"Houleuse", "agitée", "mouvementée", "tendue"… Les principaux titres de la presse nationale paraissant ce jeudi 9 octobre rivalisent d’épithètes "musclées" pour décrire une 4ème année législative exceptionnellement tendue, depuis l’arrivée au pouvoir du gouvernement à moitié islamiste. Signe des temps, Assabah fait état de "fissure" au sein de la majorité d’Abdelilah Benkirane en larguant ce titre révélateur d’une rentrée qui promet bien des étincelles : "Conflit chez la majorité à la veille de la rentrée parlementaire". "Le coordinateur de la majorité à la Chambre des représentants, le député PPS Rachid Rokbane, mène une course contre la montre pour tenter de surmonter les divergences opposant les députés de la même majorité, en l’occurrence le PJD, le RNI, le MP et le PPS", rapporte le quotidien, en relevant que ces désaccords, portant sur l’ordre des priorités de la rentrée, se sont tellement exacerbés qu’ils ont nécessité un cinglant "rappel à l’ordre" de la part du ministre chargé des Relations avec le Parlement, Lahbib Choubani, qui a appelé à "mettre l’action législative à l’abri des calculs et des surenchères politiciennes et électoralistes".
Une rentrée "préélectorale" ?
Même constat établi par Al Ahdath Al Maghribiya, mais à ce détail près que les partis de la majorité croisent l’épée cette fois avec un membre du gouvernement, soit le ministre de l’Intérieur, Mohamed Hassad, au sujet des projets de lois électorales. Notons au passage que le constat d’Al Ahdath ressemble à s’y méprendre à celui d’Assabah : "Benkirane mène une course contre la montre pour dissiper les désaccords entre la majorité et le ministère de l’Intérieur". En effet, deux sons de cloche s’opposent sur fond de révision des listes électorales. D’un côté, le ministre Hassad veut procéder à une révision partielle de ces listes, alors que les partis de la majorité, le PJD en particulier, revendiquent une révision complète desdites listes.

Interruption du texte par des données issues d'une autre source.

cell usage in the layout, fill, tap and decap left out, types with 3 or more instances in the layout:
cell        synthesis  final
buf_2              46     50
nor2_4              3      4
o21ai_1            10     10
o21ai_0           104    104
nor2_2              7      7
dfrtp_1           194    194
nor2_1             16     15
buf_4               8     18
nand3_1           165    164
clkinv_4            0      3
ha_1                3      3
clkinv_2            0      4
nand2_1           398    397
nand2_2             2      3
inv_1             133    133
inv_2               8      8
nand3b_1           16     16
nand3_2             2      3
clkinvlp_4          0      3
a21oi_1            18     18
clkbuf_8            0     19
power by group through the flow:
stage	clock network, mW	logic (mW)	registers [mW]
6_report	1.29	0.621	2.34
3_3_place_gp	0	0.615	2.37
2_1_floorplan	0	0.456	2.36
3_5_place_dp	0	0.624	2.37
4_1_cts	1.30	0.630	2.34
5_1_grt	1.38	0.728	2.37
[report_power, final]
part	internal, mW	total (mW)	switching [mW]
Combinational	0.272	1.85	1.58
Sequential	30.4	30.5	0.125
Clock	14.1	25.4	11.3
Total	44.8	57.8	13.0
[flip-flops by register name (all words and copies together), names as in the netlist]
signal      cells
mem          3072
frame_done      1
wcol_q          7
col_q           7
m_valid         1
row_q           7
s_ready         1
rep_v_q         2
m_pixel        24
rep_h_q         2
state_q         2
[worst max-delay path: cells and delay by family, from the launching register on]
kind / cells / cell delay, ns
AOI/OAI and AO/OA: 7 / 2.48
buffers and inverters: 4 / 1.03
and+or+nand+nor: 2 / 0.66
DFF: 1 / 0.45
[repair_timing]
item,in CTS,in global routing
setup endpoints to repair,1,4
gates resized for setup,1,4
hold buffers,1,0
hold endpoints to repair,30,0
<file path="config.mk">
export PLATFORM = sky130hd
export DESIGN_NAME = stream_rd_arbiter_flat
export DESIGN_NICKNAME = d
export VERILOG_FILES = /design/src/rtl/stream_rd_arbiter_if.sv /design/src/rtl/stream_rd_arbiter.sv /design/src/flat_wrapper.sv
export SDC_FILE = /design/constraint.sdc
export NUM_CORES = 1
export LEC_CHECK = 0
export CORE_MARGIN = 2
export CORE_UTILIZATION = 51
export CTS_CLUSTER_SIZE = 24
export DETAILED_ROUTE_END_ITERATION = 10
export GPL_TIMING_DRIVEN = 0
export HOLD_SLACK_MARGIN = 0.06
export PLACE_DENSITY = 0.89
export SYNTH_ARGS = -nofsm -noshare
export SYNTH_HDL_FRONTEND = slang
export SYNTH_SLANG_ARGS = --single-unit
</file>
<file path="constraint.sdc">
create_clock -name clk -period 9.5 [get_ports clk]
set_input_delay 1.9 -clock clk [delete_from_list [all_inputs] [get_ports clk]]
set_output_delay 1.9 -clock clk [all_outputs]
set_load 0.02 [all_outputs]
</file>
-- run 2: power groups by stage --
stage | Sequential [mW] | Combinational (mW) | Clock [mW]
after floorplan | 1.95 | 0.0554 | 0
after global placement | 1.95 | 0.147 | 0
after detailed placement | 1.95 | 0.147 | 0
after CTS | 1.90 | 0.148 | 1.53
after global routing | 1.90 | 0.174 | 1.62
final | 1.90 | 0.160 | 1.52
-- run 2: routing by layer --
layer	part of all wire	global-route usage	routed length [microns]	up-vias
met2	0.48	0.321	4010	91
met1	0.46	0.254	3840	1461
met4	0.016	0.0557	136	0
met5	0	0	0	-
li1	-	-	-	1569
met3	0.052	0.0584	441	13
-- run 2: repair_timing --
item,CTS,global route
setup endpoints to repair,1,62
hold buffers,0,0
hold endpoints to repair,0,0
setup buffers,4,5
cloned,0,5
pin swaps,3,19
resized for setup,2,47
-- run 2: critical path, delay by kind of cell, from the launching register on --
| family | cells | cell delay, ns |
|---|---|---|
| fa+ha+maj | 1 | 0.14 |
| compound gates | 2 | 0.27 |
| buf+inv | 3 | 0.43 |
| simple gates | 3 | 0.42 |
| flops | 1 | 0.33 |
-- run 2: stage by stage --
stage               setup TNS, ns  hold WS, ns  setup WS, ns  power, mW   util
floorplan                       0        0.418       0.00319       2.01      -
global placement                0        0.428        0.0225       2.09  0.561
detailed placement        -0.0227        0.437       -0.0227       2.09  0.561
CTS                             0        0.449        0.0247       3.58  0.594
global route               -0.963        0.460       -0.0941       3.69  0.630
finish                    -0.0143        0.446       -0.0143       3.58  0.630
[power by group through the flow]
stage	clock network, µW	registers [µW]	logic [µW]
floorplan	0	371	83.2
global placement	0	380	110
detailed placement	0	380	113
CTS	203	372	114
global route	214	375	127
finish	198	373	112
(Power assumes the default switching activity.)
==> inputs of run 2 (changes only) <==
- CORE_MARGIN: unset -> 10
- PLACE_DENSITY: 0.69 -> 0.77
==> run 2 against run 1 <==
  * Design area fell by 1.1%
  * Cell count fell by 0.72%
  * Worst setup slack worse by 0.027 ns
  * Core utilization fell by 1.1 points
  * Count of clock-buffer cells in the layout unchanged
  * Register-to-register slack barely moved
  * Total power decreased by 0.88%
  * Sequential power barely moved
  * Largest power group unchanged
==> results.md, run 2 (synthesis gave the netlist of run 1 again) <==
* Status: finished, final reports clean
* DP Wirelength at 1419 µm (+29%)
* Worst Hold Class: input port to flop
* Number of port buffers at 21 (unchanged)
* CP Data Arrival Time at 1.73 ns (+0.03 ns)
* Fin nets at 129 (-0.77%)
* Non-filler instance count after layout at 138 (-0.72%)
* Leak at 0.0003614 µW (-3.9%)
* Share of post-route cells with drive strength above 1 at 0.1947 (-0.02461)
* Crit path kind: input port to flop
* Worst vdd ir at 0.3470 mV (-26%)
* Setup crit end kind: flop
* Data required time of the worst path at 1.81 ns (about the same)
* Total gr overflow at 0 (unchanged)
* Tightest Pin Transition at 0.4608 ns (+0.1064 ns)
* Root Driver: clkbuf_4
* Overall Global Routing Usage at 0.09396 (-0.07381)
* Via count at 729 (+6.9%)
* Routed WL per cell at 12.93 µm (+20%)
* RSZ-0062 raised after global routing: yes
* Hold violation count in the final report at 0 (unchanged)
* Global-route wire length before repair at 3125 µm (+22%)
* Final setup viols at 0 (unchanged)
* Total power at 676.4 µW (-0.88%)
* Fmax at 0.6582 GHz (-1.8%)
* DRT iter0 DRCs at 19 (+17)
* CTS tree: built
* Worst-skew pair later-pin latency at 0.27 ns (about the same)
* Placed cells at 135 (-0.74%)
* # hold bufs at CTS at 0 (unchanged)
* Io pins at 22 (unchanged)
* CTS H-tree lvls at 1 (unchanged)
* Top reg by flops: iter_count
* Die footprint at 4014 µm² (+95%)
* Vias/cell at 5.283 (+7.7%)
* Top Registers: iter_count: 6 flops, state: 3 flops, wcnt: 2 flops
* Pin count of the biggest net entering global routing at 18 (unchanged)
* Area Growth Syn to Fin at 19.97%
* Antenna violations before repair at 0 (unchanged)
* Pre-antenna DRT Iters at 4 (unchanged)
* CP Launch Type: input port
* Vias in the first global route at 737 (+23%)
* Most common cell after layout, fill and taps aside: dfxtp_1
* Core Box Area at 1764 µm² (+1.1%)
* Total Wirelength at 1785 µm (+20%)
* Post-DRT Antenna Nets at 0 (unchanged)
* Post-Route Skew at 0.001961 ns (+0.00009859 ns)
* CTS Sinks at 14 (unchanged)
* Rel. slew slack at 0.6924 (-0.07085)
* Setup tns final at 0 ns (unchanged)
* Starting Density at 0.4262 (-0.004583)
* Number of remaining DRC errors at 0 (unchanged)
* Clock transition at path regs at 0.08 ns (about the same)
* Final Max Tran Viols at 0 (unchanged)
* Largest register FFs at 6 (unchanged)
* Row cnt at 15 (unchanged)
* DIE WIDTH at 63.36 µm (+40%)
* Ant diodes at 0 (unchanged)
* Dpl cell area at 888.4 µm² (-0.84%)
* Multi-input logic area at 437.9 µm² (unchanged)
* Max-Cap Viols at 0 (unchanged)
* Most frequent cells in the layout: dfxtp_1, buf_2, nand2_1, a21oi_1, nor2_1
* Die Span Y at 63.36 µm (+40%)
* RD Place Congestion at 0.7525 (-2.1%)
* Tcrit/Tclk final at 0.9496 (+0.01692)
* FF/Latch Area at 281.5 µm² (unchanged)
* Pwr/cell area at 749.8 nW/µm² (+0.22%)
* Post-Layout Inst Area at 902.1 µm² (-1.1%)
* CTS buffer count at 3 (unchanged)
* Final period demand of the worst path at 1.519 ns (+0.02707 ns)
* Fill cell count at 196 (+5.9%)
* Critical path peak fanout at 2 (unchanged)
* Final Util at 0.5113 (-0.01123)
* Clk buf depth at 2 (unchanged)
--- src/rtl/operand_fetch_if.sv ---
// Decode-to-execute handshake bundle for the operand-fetch stage.
// The master drives instructions in and accepts operands; the slave is the stage itself.
interface operand_fetch_if #(
  parameter int DW = 16
);
  logic          in_valid;
  logic          in_ready;
  logic [15:0]   in_pc;
  logic [15:0]   in_inst;
  logic          in_wen;

  logic          out_valid;
  logic          out_ready;
  logic [15:0]   out_pc;
  logic [15:0]   out_inst;
  logic          out_wen;
  logic [DW-1:0] out_a;
  logic [DW-1:0] out_b;

  modport master (
    output in_valid, in_pc, in_inst, in_wen, out_ready,
    input  in_ready, out_valid, out_pc, out_inst, out_wen, out_a, out_b
  );

  modport slave (
    input  in_valid, in_pc, in_inst, in_wen, out_ready,
    output in_ready, out_valid, out_pc, out_inst, out_wen, out_a, out_b
  );
endinterface

--- src/rtl/operand_fetch.sv ---
// Operand-fetch stage: one-entry slot, registered regfile read, writeback bypass, busy scoreboard.
// Optional macro R0_ZERO_EN turns r0 into a hard-wired zero register.
module operand_fetch #(
  parameter int NREGS = 16,
  parameter int DW    = 16
) (
  input  logic                 clk,
  input  logic                 rst_n,
  operand_fetch_if.slave       bus,
  input  logic                 flush,
  output logic [3:0]           raddr0_,
  output logic [3:0]           raddr1_,
  input  logic [DW-1:0]        rdata0,
  input  logic [DW-1:0]        rdata1,
  input  logic                 wb_wen,
  input  logic [3:0]           wb_waddr,
  input  logic [DW-1:0]        wb_wdata
);

  localparam bit R0_ZERO =
`ifdef R0_ZERO_EN
    1'b1;
`else
    1'b0;
`endif

  function automatic logic is_zero_reg(input logic [3:0] r);
    return R0_ZERO && (r == 4'd0);
  endfunction

  function automatic logic hazard(input logic [NREGS-1:0] bz, input logic [3:0] r,
                                  input logic wen, input logic [3:0] waddr);
    return bz[r] && !(wen && (waddr == r)) && !is_zero_reg(r);
  endfunction

  function automatic logic [DW-1:0] bypass(input logic [3:0] r, input logic [DW-1:0] rd,
                                           input logic wen, input logic [3:0] waddr,
                                           input logic [DW-1:0] wd);
    if (is_zero_reg(r))
      return '0;
    if (wen && (waddr == r))
      return wd;
    return rd;
  endfunction

  logic             vld_p1;
  logic [15:0]      pc_p1;
  logic [15:0]      inst_p1;
  logic             wen_p1;
  logic [NREGS-1:0] busy;
  logic [NREGS-1:0] busy_nxt;

  logic [3:0]       ra_p1;
  logic [3:0]       rb_p1;
  logic [3:0]       rt_p1;
  logic             haz_a;
  logic             haz_b;
  logic             issue;
  logic             accept;

  assign ra_p1 = inst_p1[11:8];
  assign rb_p1 = inst_p1[7:4];
  assign rt_p1 = inst_p1[3:0];

  assign haz_a = hazard(busy, ra_p1, wb_wen, wb_waddr);
  assign haz_b = hazard(busy, rb_p1, wb_wen, wb_waddr);

  assign bus.out_valid = vld_p1 && !haz_a && !haz_b && !flush;
  assign issue         = bus.out_valid && bus.out_ready;
  // Reset also blocks accepts so the read addresses sit at zero while rst_n is low.
  assign bus.in_ready  = rst_n && !flush && (!vld_p1 || issue);
  assign accept        = bus.in_valid && bus.in_ready;

  // The regfile latches these every edge, so a held slot keeps its own operands fresh.
  assign raddr0_ = accept ? bus.in_inst[11:8] : ra_p1;
  assign raddr1_ = accept ? bus.in_inst[7:4]  : rb_p1;

  assign bus.out_pc   = pc_p1;
  assign bus.out_inst = inst_p1;
  assign bus.out_wen  = wen_p1;
  assign bus.out_a    = bypass(ra_p1, rdata0, wb_wen, wb_waddr, wb_wdata);
  assign bus.out_b    = bypass(rb_p1, rdata1, wb_wen, wb_waddr, wb_wdata);

  // Writeback clears first so a same-cycle issue to the same register keeps it busy.
  always_comb begin
    busy_nxt = busy;
    if (wb_wen)
      busy_nxt[wb_waddr] = 1'b0;
    if (issue && wen_p1 && !is_zero_reg(rt_p1))
      busy_nxt[rt_p1] = 1'b1;
  end

  // p0 -> p1: decoded instruction enters the operand slot
  always_ff @(posedge clk or negedge rst_n) begin
    if (!rst_n) begin
      vld_p1  <= 1'b0;
      pc_p1   <= '0;
      inst_p1 <= '0;
      wen_p1  <= 1'b0;
      busy    <= '0;
    end else begin
      busy <= busy_nxt;
      if (flush) begin
        vld_p1 <= 1'b0;
      end else if (accept) begin
        vld_p1  <= 1'b1;
        pc_p1   <= bus.in_pc;
        inst_p1 <= bus.in_inst;
        wen_p1  <= bus.in_wen;
      end else if (issue) begin
        vld_p1 <= 1'b0;
      end
    end
  end

endmodule

--- src/flat_wrapper.sv ---
// flat-port wrapper written by rule: the top's interface ports become plain ports
module operand_fetch_flat 
#(
  parameter int NREGS = 16,
  parameter int DW    = 16
)
  (clk, rst_n, flush, raddr0_, raddr1_, rdata0, rdata1, wb_wen, wb_waddr, wb_wdata, bus_in_valid, bus_in_pc, bus_in_inst, bus_in_wen, bus_out_ready, bus_in_ready, bus_out_valid, bus_out_pc, bus_out_inst, bus_out_wen, bus_out_a, bus_out_b);
  operand_fetch_if #(.DW(DW)) bus_i ();
  input  logic clk;
  input  logic rst_n;
  input  logic flush;
  output logic [3:0] raddr0_;
  output logic [3:0] raddr1_;
  input  logic [DW-1:0] rdata0;
  input  logic [DW-1:0] rdata1;
  input  logic wb_wen;
  input  logic [3:0] wb_waddr;
  input  logic [DW-1:0] wb_wdata;
  input wire logic [$bits(bus_i.in_valid)-1:0] bus_in_valid;
  input wire logic [$bits(bus_i.in_pc)-1:0] bus_in_pc;
  input wire logic [$bits(bus_i.in_inst)-1:0] bus_in_inst;
  input wire logic [$bits(bus_i.in_wen)-1:0] bus_in_wen;
  input wire logic [$bits(bus_i.out_ready)-1:0] bus_out_ready;
  output wire logic [$bits(bus_i.in_ready)-1:0] bus_in_ready;
  output wire logic [$bits(bus_i.out_valid)-1:0] bus_out_valid;
  output wire logic [$bits(bus_i.out_pc)-1:0] bus_out_pc;
  output wire logic [$bits(bus_i.out_inst)-1:0] bus_out_inst;
  output wire logic [$bits(bus_i.out_wen)-1:0] bus_out_wen;
  output wire logic [$bits(bus_i.out_a)-1:0] bus_out_a;
  output wire logic [$bits(bus_i.out_b)-1:0] bus_out_b;
  assign bus_i.in_valid = bus_in_valid;
  assign bus_i.in_pc = bus_in_pc;
  assign bus_i.in_inst = bus_in_inst;
  assign bus_i.in_wen = bus_in_wen;
  assign bus_i.out_ready = bus_out_ready;
  assign bus_in_ready = bus_i.in_ready;
  assign bus_out_valid = bus_i.out_valid;
  assign bus_out_pc = bus_i.out_pc;
  assign bus_out_inst = bus_i.out_inst;
  assign bus_out_wen = bus_i.out_wen;
  assign bus_out_a = bus_i.out_a;
  assign bus_out_b = bus_i.out_b;
  operand_fetch #(.NREGS(NREGS), .DW(DW)) u_core (.clk(clk), .rst_n(rst_n), .bus(bus_i), .flush(flush), .raddr0_(raddr0_), .raddr1_(raddr1_), .rdata0(rdata0), .rdata1(rdata1), .wb_wen(wb_wen), .wb_waddr(wb_waddr), .wb_wdata(wb_wdata));
endmodule
--- config.mk ---
export PLATFORM = sky130hd
export DESIGN_NAME = operand_fetch_flat
export DESIGN_NICKNAME = d
export VERILOG_FILES = /design/src/rtl/operand_fetch_if.sv /design/src/rtl/operand_fetch.sv /design/src/flat_wrapper.sv
export SDC_FILE = /design/constraint.sdc
export NUM_CORES = 1
export LEC_CHECK = 0
export ABC_AREA = 1
export CORE_UTILIZATION = 40
export DETAILED_ROUTE_END_ITERATION = 8
export HOLD_SLACK_MARGIN = 0.06
export PLACE_DENSITY = 0.81
export SYNTH_ARGS = -nofsm -noshare
export SYNTH_HDL_FRONTEND = slang
export SYNTH_SLANG_ARGS = --single-unit
--- constraint.sdc ---
create_clock -name clk -period 2.2 [get_ports clk]
set_input_delay 0.44 -clock clk [delete_from_list [all_inputs] [get_ports clk]]
set_output_delay 0.44 -clock clk [all_outputs]
set_load 0.005 [all_outputs]
==> metrics.log <==
[metrics] run status: finished, violations left
[metrics] failing checks: negative setup slack
[metrics] maximum clock frequency: 329 MHz
[metrics] starting density of the core: 0.412
[metrics] setup slack after layout: -0.841 ns
[metrics] capture point of the worst path: u_core.bus.out_inst[6]
[metrics] overall global routing resource usage: 0.344
[metrics] core footprint: between 7000 and 8000 µm²
[metrics] die area: 8320 µm²
[metrics] worst r2r dst: u_core.bus.out_inst[6]
[metrics] buffers added on ports: around 170
[metrics] number of clock sinks: 50
[metrics] hold buffer count at CTS: 0
[metrics] Max Transition Viols Final: 0
[metrics] cells after synthesis: 462
[metrics] setup repair after global routing missed its margin: yes
[metrics] post-detailed-route wirelength per cell: between 15 and 20 µm
[metrics] Worst Max-Slew Pin Slew: 0.638 ns
[metrics] Root Buffer: clkbuf_8
[metrics] mean instance size in the synthesized netlist: 6.89 µm²
[metrics] CTS tree: yes
[metrics] FF+latch count, synth: 50
[metrics] critical path required time: 2.47 ns
[metrics] H-tree levels: 2
[metrics] die outline width: 91.2 µm
[metrics] number of antenna violations at the first check in global routing: 0
[metrics] worst-case clock skew: 0.0126 ns
[metrics] Unique masters post-synth: 30
[metrics] drt pass-1 iters: 6
[metrics] most frequent cells in the layout: nand2_1 (130), clkdlybuf4s50_1 (117), buf_4 (63)
[metrics] Worst EP arrival: roughly 3.3 ns
[metrics] CP Launch Point: u_core.bus.out_inst[8]
[metrics] final antenna diode count: 0
[metrics] Post-Synthesis Net Count: 553
[metrics] leak pwr: 0.00320 µW
[metrics] detailed-route via count: between 4000 and 5000
[metrics] peak fanout along the critical path: 7
[metrics] clock-pin slew of the registers on the worst-case setup and hold paths: around 0.11 ns
[metrics] power density over the cells: roughly 600 nW/µm²
[metrics] mean number of vias per cell: 5.63
[metrics] global-route congestion overflow total: 0
[metrics] Site Rows: 32
[metrics] die height: 91.2 µm
[metrics] Max transition margin: 0.575
[metrics] setup slack on the worst flop-to-flop path: -0.84 ns
[metrics] Worst-Skew Late Latency: about 0.32 ns
[metrics] setup total negative slack: -27.10 ns
[metrics] largest voltage drop on the vdd net: 596 µV
[metrics] Reg-to-Reg Start: u_core.bus.out_inst[8]
[metrics] category of the worst setup path capture point: flop
[metrics] final weighted congestion in routability-driven placement: 0.989
[metrics] Critical Path Source Type: flop
[metrics] leading cell types by total area after synthesis: dfrtp_1 (39%), nand2_1 (21%), nand4_1 (6.5%)
[metrics] proportion of netlist area held by the largest area contributor: 0.393
[metrics] number of global-route vias before repair: 4473
[metrics] final period utilization: 1.38
[metrics] largest net degree at the start of global routing: 51
[metrics] final-report setup violation count: 89
[metrics] post-synth top area cell: dfrtp_1
[metrics] most common library cell in the layout ignoring fill and taps: nand2_1
[metrics] summed instance area of the synthesized netlist: between 3000 and 4000 µm²
[metrics] buffer depth of the longest clock path: 2
[metrics] sequential cell area fraction in the yosys report: 0.393
[metrics] DRT antenna net count: 0
[metrics] DRC marker count from the first detailed-route iteration: 362
[metrics] placed wire-length estimate: 9.04 mm
[metrics] total CTS buffers: 5
[metrics] overall power consumption: 3970 µW
[metrics] share of layout cells above drive strength 1: 0.410
[metrics] wire length of the first global-routing pass: 22.2 mm
[metrics] critical path type: flop to flop
[metrics] number of warnings printed during yosys synthesis: 0
[metrics] number of placed I/O pins: 166
[metrics] time the worst path needs with I/O delays and setup: a little over 3 ns
[metrics] Worst Reg2Reg Path Length in Cells: 23
[metrics] Final Hold Viols: 0
[metrics] Area Overhead vs Synth: 105%
[metrics] DRC violations left: 0
[metrics] max-capacitance violation count: 0
[metrics] final routed wirelength across all metal layers: roughly 16 mm
[metrics] number of nets in the layout: between 800 and 900
[metrics] class of the most critical hold timing path: primary input to async pin
==> repair_timing <==
| item | in CTS | in global routing |
|---|---|---|
| pin swaps | 19 | 24 |
| endpoints found under the setup margin | 42 | 87 |
| buffers inserted | 53 | 22 |
| gates cloned | 5 | 3 |
| resized for setup | 303 | 106 |
==> metal layers <==
metal,routed length (µm),track usage
met1,5700,0.364
met2,8130,0.626
met3,1560,0.0888
met4,1110,0.177
met5,0,0
==> worst min-delay path by stage <==
stage,start,to,depth (start not counted)
after floorplan,rst_n,u_core.bus.out_inst[0],0
after global placement,u_core.bus.out_pc[9],u_core.bus.out_pc[9],2
after detailed placement,u_core.bus.out_inst[13],u_core.bus.out_inst[13],2
after CTS,rst_n,u_core.bus.out_inst[12],2
after global routing,rst_n,u_core.vld_p1,2
final,rst_n,u_core.bus.out_inst[12],2
==> cell type report <==
cell class | instances | area (µm²)
Timing Repair Buffer | 289 | 2800
Multi-Input combinational cell | 336 | 2030
Sequential cell | 50 | 1250
Fill cell | 406 | 1190
Inverter | 53 | 216
Tap cell | 102 | 128
Clock buffer | 5 | 68.8
Clock inverter | 3 | 43.8
==> registers in the layout (all words and copies together) (netlist names) <==
name,cells
u_core.bus.out_wen,1
u_core.bus.out_pc,16
u_core.bus.out_inst,16
u_core.busy,16
u_core.vld_p1,1
==> cells in the mapped netlist <==
| library cell | n |
|---|---|
| nand3b_2 | 1 |
| nor2_2 | 1 |
| a21oi_1 | 4 |
| o21ai_2 | 6 |
| o211ai_1 | 4 |
| nor3_1 | 6 |
| o21ai_0 | 41 |
| dfrtp_1 | 50 |
| nand4_4 | 1 |
| nand3_1 | 24 |
| buf_4 | 2 |
| nand2_4 | 1 |
| buf_6 | 5 |
| inv_1 | 47 |
| nand3_4 | 1 |
| buf_1 | 1 |
| nand4_1 | 33 |
| inv_2 | 6 |
| o21ai_1 | 1 |
| nand3_2 | 1 |
| o22ai_2 | 4 |
| nand3b_1 | 1 |
| o22ai_1 | 4 |
| a21boi_0 | 1 |
| clkbuf_1 | 12 |
| nand2_1 | 181 |
| nor2_1 | 17 |
| nand2_2 | 2 |
| buf_2 | 3 |
| nor4_1 | 1 |
==> kinds of logic (layout without fill, tap and decap cells) <==
logic type             after synthesis  count (layout)  synth area share
and+or+nand+nor                    271             271             0.378
buffers and inverters               76             350             0.105
AOI/OAI and AO/OA                   65              65             0.124
DFF                                 50              50             0.393
==> where the power goes <==
part / switching, µW / internal [µW] / total [µW]
registers: 153 / 1070 / 1220
logic: 970 / 1080 / 2050
clock network: 358 / 342 / 700
total: 1480 / 2490 / 3970
==> per-stage QoR <==
step	worst slack (ns)	cells	util	cell area (µm²)	hold slack [ns]
final	-0.841	838	0.846	6540	0.275
after global routing	-0.862	838	0.846	6540	0.320
after CTS	-0.588	824	0.782	6040	0.300
after detailed placement	-0.860	760	0.682	5270	0.459
after global placement	-0.745	760	0.682	5270	0.454
after floorplan	0.0813	462	-	3180	0.144
==> critical path, cell delays in order, from the launching register on <==
cell and delay (ns):
dfrtp_2 0.45, buf_12 0.15, inv_8 0.06, buf_6 0.10, nand2_1 0.04, nand3_1 0.07
nand3_1 0.11, nand3_1 0.13, nand2_2 0.08, nand2_4 0.08, nand4_4 0.11, nand2_4 0.11
buf_4 0.12, buf_8 0.12, buf_8 0.10, nand4_1 0.16, buf_4 0.20, buf_4 0.13
buf_4 0.12, buf_4 0.12, buf_4 0.12, buf_4 0.12, buf_4 0.12, nand2_2 0.05
No activity file was read; power rests on OpenSTA's default activity.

Evoquant les "enjeux marquants" de cette quatrième année législative, Akhbar Al Yaoum précise pour sa part que "l’actuelle rentrée coïncide avec une année préparatoire aux premières élections post-Constitution 2011" et qui, contrairement à l’époque de l’ex-super ministre Driss Basri, passeraient "sous la supervision effective d’un gouvernement élu". Or, il apparaît à l’évidence la tâche de ce gouvernement ne sera pas de tout repos. D’autant moins qu’il a contre lui cet ennemi "temps", les élections communales étant à nos portes (juin 2015), mais aussi et surtout une opposition prête à en découdre. "Le Parlement débat de la mise en place d’une Instance nationale indépendante pour la supervision des élections", titre Al Akhbar, en allusion à une proposition de loi présentée conjointement par le Parti de l’Istiqlal et l’USFP. Une initiative mise par le quotidien sur le compte d’une crainte que "le Parti justice et développement, au pouvoir, ne tourne à son avantage les prochaines élections".
Vrais enjeux, faux débats
Si la question électorale, véritable serpent de mer, domine les principaux titres de la presse écrite, il n’en demeure pas moins que d’autres enjeux méritent attention. Akhbar Al Yaoum met en tête de ces enjeux le projet de loi de Finances, dont la discussion prendra un temps équivalent à la moitié de la session d’automne. Le quotidien chiffre cette durée à 70 jours sur un total de 120 qui est celui d’une session parlementaire. Au-delà des chiffres, c’est le contenu de ce projet de loi qui promet de faire polémique. Le ministère de l’Economie et des finances en a déjà annoncé la couleur en dévoilant que le Budget de 2015 ne prévoit pas d’augmenter les postes d’emploi, ce qui risque de détériorer davantage les rapports, d’un côté, entre majorité et opposition, et d’un autre, entre gouvernement et syndicats. Autre facteur aggravant, l’éventualité que le gouvernement mette en œuvre, comme il l’avait promis précédemment, les redoutables recommandations des Assises nationales de la fiscalité datant de fin avril 2013. Une éventualité qui, si jamais elle est mise en application, compliquerait inévitablement la tâche à l’actuel Exécutif qui, face au ras-le-bol syndical généralisé, aura grand-peine à faire passer la "pilule" de la réforme du système des retraites. Miloudi Moukharik, patron de l’UMT, a menacé, mardi, d’appeler à une grève générale qui remettrait dans les esprits les tristement célèbres grèves de 1981. Décidément, l’heure est grave. Et ce ne sont surtout pas ces combats de coqs politiciens qui vont arranger les choses.